For the word "action", state how many lines below contain it. Give no other text.

_GIVEN RECORDS_

======

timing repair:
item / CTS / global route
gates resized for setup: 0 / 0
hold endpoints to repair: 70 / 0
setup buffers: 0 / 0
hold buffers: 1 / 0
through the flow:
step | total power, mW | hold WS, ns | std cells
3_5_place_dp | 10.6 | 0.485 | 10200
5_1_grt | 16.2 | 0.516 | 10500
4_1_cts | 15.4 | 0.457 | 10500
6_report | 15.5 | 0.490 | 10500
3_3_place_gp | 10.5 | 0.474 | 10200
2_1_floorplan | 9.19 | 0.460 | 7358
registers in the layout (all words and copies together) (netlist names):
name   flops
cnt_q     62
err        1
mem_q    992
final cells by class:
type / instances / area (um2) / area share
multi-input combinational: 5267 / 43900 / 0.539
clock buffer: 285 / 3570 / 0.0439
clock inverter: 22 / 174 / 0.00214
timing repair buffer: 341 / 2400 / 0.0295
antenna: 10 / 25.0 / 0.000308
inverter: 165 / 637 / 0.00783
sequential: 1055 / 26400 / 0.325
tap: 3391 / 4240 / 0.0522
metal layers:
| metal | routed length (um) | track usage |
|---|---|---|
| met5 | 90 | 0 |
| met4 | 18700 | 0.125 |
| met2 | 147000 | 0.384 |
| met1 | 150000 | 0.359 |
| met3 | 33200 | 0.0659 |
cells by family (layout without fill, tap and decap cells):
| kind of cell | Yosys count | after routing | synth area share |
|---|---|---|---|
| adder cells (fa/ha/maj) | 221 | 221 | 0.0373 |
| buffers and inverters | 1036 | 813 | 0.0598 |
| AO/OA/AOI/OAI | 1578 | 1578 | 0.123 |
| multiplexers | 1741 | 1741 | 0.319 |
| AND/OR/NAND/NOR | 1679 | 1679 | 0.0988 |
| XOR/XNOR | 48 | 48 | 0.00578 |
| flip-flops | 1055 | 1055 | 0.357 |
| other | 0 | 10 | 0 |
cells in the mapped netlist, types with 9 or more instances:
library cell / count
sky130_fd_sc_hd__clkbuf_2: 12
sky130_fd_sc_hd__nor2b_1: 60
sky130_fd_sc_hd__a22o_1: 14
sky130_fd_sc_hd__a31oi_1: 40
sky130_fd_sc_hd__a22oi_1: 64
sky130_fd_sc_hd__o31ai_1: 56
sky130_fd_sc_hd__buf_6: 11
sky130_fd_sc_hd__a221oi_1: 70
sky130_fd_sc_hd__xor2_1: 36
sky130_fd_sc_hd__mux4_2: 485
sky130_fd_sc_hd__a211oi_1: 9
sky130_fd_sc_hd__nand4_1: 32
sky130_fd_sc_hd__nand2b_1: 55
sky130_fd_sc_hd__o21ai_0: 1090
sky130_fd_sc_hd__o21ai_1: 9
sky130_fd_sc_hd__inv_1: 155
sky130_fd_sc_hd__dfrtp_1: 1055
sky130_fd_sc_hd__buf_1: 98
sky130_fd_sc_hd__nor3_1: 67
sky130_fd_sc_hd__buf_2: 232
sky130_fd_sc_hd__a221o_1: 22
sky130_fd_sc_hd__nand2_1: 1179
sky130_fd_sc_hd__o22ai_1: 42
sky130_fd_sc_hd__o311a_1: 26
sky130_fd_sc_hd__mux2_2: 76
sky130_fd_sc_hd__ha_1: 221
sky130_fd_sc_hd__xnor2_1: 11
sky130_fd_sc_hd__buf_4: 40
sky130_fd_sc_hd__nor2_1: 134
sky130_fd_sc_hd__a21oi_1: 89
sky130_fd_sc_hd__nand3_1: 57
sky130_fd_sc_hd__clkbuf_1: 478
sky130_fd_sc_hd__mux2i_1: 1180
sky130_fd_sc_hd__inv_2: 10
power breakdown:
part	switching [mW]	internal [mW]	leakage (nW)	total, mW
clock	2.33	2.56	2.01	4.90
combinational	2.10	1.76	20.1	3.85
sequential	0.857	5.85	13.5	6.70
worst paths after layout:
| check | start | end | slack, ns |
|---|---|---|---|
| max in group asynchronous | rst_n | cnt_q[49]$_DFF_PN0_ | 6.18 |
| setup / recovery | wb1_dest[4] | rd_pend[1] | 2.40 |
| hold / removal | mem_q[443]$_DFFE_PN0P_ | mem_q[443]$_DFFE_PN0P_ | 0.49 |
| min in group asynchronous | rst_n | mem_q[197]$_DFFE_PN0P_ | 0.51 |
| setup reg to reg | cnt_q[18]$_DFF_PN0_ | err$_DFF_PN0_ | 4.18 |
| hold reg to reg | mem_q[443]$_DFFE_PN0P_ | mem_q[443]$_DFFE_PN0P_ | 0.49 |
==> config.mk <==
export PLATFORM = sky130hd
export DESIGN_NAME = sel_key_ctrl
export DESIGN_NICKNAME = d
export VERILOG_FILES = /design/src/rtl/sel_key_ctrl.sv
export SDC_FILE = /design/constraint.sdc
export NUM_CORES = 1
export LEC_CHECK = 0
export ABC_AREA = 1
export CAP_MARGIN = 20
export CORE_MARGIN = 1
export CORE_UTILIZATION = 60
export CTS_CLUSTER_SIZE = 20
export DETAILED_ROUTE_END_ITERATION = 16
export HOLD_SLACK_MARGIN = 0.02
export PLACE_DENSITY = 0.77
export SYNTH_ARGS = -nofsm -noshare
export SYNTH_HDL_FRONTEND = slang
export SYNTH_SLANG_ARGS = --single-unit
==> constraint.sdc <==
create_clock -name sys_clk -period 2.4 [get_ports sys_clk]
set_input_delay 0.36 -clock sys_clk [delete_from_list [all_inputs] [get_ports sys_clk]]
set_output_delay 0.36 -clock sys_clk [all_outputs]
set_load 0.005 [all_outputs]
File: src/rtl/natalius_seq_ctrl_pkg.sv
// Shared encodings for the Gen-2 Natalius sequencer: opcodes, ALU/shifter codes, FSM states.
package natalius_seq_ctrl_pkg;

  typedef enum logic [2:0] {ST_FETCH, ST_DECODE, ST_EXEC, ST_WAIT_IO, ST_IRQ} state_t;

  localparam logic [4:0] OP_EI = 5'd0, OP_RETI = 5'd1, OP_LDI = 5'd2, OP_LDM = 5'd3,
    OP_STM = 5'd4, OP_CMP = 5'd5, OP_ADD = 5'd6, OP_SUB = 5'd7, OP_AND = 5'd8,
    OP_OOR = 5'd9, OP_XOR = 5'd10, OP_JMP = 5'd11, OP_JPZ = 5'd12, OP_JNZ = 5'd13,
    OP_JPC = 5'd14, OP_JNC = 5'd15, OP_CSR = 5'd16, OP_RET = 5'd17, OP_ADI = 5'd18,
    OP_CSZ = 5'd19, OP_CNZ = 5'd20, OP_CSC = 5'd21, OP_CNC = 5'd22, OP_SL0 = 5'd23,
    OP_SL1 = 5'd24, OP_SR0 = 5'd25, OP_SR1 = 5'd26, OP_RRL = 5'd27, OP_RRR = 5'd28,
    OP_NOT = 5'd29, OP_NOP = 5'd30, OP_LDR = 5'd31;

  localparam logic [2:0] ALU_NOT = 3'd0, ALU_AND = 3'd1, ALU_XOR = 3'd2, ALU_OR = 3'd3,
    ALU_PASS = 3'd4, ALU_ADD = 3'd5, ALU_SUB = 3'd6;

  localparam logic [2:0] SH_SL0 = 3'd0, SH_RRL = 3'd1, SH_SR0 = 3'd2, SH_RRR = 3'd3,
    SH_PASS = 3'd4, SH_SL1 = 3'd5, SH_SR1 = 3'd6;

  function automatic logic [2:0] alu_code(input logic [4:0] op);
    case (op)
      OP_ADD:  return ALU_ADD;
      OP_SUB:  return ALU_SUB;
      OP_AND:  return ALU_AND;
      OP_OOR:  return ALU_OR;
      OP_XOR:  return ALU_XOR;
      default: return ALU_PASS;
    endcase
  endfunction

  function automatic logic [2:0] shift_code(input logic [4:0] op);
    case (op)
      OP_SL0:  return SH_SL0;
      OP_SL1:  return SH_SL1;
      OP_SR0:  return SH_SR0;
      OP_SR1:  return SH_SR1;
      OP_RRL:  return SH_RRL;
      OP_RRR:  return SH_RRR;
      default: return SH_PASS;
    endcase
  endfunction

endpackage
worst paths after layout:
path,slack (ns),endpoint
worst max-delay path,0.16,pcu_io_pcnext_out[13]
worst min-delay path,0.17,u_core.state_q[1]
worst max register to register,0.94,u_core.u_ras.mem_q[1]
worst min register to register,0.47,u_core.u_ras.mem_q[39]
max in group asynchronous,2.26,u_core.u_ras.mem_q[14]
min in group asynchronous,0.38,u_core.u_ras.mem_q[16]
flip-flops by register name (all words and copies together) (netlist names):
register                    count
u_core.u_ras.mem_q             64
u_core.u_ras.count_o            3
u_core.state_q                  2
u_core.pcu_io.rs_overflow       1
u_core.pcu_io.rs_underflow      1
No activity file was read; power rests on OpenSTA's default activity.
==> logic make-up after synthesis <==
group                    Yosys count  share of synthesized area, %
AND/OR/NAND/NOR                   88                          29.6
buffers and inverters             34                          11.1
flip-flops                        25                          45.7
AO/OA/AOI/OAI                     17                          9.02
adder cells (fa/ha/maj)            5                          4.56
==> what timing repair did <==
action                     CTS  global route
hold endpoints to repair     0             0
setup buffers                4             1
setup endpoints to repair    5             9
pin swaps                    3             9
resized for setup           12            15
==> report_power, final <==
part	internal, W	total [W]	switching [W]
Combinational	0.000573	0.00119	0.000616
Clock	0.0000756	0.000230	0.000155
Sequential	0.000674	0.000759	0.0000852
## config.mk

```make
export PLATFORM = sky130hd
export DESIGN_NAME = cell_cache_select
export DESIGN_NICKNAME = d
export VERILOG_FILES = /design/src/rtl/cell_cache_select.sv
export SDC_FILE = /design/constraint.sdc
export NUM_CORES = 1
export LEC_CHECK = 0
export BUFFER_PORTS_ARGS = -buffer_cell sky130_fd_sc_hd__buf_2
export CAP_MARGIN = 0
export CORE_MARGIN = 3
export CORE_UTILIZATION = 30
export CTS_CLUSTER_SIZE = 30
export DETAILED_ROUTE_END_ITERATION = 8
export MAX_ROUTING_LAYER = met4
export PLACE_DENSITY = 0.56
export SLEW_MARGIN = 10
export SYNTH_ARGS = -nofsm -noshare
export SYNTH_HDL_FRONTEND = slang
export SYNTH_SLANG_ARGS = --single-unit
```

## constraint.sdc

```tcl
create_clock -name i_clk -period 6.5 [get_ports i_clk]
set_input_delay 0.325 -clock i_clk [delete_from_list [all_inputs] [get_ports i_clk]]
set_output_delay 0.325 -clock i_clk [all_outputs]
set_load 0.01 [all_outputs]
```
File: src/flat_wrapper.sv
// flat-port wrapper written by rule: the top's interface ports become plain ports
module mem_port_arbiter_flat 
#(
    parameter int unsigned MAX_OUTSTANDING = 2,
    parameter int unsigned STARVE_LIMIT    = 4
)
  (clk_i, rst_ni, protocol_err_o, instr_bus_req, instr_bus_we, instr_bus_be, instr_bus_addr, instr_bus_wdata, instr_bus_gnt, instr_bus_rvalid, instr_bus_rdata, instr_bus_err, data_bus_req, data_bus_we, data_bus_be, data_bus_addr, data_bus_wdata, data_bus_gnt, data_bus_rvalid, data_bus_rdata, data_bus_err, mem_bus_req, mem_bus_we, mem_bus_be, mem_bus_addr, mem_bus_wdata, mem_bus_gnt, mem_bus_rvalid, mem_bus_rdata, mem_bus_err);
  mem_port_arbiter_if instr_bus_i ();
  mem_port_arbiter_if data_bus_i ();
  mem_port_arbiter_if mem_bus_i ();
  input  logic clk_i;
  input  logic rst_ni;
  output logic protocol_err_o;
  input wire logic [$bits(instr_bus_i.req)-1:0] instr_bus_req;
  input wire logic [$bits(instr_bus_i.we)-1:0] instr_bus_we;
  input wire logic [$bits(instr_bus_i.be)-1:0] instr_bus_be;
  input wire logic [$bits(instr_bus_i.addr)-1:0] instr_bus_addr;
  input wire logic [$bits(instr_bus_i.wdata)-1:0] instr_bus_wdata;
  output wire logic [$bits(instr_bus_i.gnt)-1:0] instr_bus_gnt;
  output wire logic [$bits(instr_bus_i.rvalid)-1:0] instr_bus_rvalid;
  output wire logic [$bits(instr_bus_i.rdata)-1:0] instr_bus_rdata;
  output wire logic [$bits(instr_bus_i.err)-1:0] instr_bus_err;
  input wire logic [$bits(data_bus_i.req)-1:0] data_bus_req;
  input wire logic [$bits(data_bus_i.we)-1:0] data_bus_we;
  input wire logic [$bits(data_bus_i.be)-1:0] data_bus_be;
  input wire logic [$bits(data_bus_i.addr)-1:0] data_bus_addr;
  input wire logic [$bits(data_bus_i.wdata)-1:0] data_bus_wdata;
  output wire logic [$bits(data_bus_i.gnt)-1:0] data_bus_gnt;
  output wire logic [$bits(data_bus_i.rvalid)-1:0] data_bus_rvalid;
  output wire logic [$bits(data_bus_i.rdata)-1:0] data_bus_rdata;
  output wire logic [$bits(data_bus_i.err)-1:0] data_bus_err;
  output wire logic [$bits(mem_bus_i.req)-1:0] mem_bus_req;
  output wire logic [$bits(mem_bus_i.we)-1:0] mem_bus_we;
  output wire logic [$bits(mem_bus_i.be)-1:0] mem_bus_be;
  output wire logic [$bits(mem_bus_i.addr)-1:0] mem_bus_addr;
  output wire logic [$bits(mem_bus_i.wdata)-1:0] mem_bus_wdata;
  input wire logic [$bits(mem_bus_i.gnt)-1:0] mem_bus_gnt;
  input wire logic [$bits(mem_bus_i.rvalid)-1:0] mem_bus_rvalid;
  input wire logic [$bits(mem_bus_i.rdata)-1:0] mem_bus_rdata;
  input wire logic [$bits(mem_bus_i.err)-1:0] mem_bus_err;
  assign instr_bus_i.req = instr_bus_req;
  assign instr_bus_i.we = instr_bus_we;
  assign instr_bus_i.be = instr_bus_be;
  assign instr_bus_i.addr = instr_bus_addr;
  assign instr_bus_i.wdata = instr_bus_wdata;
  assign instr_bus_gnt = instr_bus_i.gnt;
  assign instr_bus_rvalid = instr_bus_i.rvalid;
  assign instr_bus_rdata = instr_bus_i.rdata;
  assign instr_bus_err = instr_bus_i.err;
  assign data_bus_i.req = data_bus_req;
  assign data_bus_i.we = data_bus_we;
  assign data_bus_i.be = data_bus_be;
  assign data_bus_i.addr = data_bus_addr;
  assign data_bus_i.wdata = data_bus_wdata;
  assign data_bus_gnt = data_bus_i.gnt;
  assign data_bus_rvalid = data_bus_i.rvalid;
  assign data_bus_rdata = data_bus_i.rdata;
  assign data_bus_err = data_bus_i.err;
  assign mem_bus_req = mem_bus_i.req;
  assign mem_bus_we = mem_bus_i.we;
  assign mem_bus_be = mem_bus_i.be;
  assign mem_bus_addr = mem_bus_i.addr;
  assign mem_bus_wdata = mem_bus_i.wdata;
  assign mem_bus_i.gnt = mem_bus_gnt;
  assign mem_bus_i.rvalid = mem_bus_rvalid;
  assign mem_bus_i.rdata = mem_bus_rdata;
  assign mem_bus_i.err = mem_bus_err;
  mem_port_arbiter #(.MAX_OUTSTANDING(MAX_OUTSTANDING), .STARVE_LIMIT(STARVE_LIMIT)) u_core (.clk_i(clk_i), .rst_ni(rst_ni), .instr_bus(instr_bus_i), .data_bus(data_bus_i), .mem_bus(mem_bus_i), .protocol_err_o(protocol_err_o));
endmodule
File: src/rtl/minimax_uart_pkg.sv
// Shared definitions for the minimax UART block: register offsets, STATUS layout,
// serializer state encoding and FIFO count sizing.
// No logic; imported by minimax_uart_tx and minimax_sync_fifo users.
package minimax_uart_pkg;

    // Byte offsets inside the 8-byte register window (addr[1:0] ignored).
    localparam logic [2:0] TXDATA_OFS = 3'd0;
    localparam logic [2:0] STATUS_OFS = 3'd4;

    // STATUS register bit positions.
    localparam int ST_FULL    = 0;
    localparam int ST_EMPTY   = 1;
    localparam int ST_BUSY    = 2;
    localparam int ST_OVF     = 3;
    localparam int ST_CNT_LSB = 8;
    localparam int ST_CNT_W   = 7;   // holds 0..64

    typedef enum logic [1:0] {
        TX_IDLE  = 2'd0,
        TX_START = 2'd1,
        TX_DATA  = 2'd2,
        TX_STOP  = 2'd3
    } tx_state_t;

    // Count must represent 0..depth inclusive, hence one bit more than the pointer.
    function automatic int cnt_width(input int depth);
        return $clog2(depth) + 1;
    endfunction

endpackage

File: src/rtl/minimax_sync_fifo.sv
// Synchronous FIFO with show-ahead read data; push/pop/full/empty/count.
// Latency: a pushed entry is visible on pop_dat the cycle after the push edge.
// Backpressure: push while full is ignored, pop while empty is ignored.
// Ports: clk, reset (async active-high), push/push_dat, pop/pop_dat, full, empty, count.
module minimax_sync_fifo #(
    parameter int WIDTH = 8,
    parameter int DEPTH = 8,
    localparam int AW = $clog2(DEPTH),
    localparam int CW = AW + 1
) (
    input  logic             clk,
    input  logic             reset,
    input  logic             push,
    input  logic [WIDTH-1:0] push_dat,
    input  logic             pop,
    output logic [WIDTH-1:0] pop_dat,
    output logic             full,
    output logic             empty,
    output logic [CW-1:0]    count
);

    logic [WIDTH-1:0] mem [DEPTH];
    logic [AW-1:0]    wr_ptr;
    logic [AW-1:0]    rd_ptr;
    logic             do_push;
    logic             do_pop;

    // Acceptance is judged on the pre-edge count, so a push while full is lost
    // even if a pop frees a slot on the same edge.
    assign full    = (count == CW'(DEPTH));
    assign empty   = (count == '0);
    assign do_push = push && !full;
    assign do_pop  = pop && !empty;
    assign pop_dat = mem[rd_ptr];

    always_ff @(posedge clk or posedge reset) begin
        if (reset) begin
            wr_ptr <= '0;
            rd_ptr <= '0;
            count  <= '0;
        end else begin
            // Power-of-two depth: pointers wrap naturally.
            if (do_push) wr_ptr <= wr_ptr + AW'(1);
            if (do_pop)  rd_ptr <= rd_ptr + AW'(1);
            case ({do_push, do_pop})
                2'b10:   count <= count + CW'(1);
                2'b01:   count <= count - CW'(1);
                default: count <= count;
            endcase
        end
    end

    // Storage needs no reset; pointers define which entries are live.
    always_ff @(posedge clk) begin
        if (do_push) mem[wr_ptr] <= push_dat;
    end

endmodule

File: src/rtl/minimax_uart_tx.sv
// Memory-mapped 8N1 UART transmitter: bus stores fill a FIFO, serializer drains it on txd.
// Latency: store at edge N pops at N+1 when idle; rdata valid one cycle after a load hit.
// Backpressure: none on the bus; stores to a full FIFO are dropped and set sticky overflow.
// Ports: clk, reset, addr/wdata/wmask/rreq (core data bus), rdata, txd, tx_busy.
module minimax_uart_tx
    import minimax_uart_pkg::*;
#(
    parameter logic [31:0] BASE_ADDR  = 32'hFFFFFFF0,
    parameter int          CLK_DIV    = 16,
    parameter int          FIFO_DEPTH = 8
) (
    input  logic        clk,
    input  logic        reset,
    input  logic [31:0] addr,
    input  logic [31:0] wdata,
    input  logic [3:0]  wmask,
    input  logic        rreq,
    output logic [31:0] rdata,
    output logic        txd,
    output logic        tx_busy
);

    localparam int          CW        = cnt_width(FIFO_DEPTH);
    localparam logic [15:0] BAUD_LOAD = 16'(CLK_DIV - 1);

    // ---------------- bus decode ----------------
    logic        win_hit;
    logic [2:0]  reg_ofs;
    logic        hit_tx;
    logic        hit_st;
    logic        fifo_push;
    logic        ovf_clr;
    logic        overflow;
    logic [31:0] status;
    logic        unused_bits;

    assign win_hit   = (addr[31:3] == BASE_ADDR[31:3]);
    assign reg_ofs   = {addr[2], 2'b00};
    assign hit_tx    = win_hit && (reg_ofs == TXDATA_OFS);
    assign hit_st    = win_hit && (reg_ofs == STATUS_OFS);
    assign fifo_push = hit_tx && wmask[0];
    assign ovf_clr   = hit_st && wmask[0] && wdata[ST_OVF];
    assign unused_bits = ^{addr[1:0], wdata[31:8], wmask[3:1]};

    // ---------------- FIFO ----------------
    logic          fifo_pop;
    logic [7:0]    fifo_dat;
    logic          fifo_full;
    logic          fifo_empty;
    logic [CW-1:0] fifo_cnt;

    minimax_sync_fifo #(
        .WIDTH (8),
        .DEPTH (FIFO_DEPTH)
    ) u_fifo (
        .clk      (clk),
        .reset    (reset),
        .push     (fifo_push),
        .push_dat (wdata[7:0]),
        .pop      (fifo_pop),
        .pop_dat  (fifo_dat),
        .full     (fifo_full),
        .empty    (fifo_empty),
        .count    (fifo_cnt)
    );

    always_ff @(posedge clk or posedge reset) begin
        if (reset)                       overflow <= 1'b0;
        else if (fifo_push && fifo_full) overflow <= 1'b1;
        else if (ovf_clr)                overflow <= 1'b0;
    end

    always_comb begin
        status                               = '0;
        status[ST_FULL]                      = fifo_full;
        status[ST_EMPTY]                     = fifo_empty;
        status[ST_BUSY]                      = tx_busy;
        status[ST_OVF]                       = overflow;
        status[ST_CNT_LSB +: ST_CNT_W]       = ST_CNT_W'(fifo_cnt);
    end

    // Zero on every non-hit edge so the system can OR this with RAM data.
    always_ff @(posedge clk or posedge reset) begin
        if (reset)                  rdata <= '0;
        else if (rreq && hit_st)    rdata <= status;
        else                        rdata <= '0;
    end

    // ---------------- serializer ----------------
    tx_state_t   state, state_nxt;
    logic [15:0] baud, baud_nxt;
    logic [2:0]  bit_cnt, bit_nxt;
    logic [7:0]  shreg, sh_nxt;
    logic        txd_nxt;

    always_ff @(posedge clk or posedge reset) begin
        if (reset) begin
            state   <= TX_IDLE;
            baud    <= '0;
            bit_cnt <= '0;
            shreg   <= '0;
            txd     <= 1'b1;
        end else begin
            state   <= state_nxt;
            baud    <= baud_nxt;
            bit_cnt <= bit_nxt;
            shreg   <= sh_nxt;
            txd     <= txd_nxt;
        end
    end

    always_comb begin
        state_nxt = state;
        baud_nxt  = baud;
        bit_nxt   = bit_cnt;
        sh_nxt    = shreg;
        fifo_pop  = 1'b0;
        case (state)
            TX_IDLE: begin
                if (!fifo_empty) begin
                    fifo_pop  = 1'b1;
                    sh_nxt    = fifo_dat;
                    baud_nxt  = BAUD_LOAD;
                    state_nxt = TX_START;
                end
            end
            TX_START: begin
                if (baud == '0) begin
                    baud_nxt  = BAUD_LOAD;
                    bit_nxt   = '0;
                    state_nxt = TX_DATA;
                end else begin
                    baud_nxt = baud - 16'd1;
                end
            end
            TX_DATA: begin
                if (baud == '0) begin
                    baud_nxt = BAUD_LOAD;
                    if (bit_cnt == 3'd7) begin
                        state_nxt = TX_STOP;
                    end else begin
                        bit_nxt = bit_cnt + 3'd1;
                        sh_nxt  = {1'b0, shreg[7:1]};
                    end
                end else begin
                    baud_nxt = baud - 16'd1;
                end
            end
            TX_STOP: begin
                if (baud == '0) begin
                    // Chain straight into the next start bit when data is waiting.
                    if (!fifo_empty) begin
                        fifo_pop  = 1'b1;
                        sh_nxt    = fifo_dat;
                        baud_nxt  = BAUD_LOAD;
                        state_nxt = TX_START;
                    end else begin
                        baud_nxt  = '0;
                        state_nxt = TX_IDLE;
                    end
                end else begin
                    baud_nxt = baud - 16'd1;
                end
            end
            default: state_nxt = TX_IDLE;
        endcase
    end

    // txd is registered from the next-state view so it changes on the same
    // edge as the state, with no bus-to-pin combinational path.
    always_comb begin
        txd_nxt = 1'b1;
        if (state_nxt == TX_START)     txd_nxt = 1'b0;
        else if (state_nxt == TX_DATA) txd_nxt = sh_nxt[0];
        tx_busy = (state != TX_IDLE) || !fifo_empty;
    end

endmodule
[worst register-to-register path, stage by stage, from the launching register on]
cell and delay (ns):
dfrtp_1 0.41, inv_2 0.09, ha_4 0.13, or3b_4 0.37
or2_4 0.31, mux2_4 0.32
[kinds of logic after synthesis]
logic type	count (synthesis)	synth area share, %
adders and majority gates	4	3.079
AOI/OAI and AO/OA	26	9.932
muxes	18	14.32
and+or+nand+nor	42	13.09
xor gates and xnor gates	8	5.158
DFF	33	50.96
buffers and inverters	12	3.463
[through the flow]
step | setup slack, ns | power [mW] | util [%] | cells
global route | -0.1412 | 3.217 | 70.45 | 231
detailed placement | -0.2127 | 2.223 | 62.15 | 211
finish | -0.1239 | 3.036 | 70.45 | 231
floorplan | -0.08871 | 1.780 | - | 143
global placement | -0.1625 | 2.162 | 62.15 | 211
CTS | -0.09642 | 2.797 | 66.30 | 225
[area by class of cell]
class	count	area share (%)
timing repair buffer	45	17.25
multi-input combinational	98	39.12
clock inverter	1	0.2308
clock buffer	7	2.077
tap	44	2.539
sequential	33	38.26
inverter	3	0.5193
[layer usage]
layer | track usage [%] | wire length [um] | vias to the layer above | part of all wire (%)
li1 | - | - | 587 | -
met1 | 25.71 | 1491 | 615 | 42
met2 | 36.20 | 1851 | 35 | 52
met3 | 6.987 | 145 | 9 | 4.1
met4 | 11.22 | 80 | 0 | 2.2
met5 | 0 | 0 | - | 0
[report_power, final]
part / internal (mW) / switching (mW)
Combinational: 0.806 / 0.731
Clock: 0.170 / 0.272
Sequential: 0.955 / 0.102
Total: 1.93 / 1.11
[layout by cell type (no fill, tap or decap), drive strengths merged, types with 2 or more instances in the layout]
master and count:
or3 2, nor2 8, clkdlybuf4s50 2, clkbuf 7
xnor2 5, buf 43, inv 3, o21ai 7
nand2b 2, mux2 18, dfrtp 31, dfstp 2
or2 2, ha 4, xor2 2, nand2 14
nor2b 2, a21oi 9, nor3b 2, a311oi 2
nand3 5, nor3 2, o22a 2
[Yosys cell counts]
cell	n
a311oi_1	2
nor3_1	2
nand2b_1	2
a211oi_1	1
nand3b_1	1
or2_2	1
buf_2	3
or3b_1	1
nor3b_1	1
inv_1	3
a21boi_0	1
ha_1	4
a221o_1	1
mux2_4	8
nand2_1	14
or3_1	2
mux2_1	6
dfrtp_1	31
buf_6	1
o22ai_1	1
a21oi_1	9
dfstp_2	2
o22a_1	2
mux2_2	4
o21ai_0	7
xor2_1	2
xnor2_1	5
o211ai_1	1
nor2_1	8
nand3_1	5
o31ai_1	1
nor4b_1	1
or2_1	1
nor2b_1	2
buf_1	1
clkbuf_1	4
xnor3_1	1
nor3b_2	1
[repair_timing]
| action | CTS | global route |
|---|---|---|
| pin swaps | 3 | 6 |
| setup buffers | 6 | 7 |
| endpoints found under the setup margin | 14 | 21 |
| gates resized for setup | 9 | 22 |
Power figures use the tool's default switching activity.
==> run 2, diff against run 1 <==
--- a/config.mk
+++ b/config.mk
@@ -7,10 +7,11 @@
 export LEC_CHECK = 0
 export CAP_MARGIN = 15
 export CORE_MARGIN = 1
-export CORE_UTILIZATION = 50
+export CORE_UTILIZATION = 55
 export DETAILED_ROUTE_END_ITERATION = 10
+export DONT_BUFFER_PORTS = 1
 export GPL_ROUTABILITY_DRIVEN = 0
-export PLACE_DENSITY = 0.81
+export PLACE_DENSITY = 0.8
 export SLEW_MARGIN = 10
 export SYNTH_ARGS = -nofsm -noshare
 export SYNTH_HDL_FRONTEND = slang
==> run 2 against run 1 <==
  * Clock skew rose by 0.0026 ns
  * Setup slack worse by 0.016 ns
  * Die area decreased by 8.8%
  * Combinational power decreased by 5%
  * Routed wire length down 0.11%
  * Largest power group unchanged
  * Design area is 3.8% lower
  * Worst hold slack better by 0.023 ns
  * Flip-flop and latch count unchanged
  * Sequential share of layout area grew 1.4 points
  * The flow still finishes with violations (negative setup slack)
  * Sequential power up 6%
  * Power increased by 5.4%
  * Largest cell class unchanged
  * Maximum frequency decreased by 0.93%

======

_EXPECTED OUTPUT_
2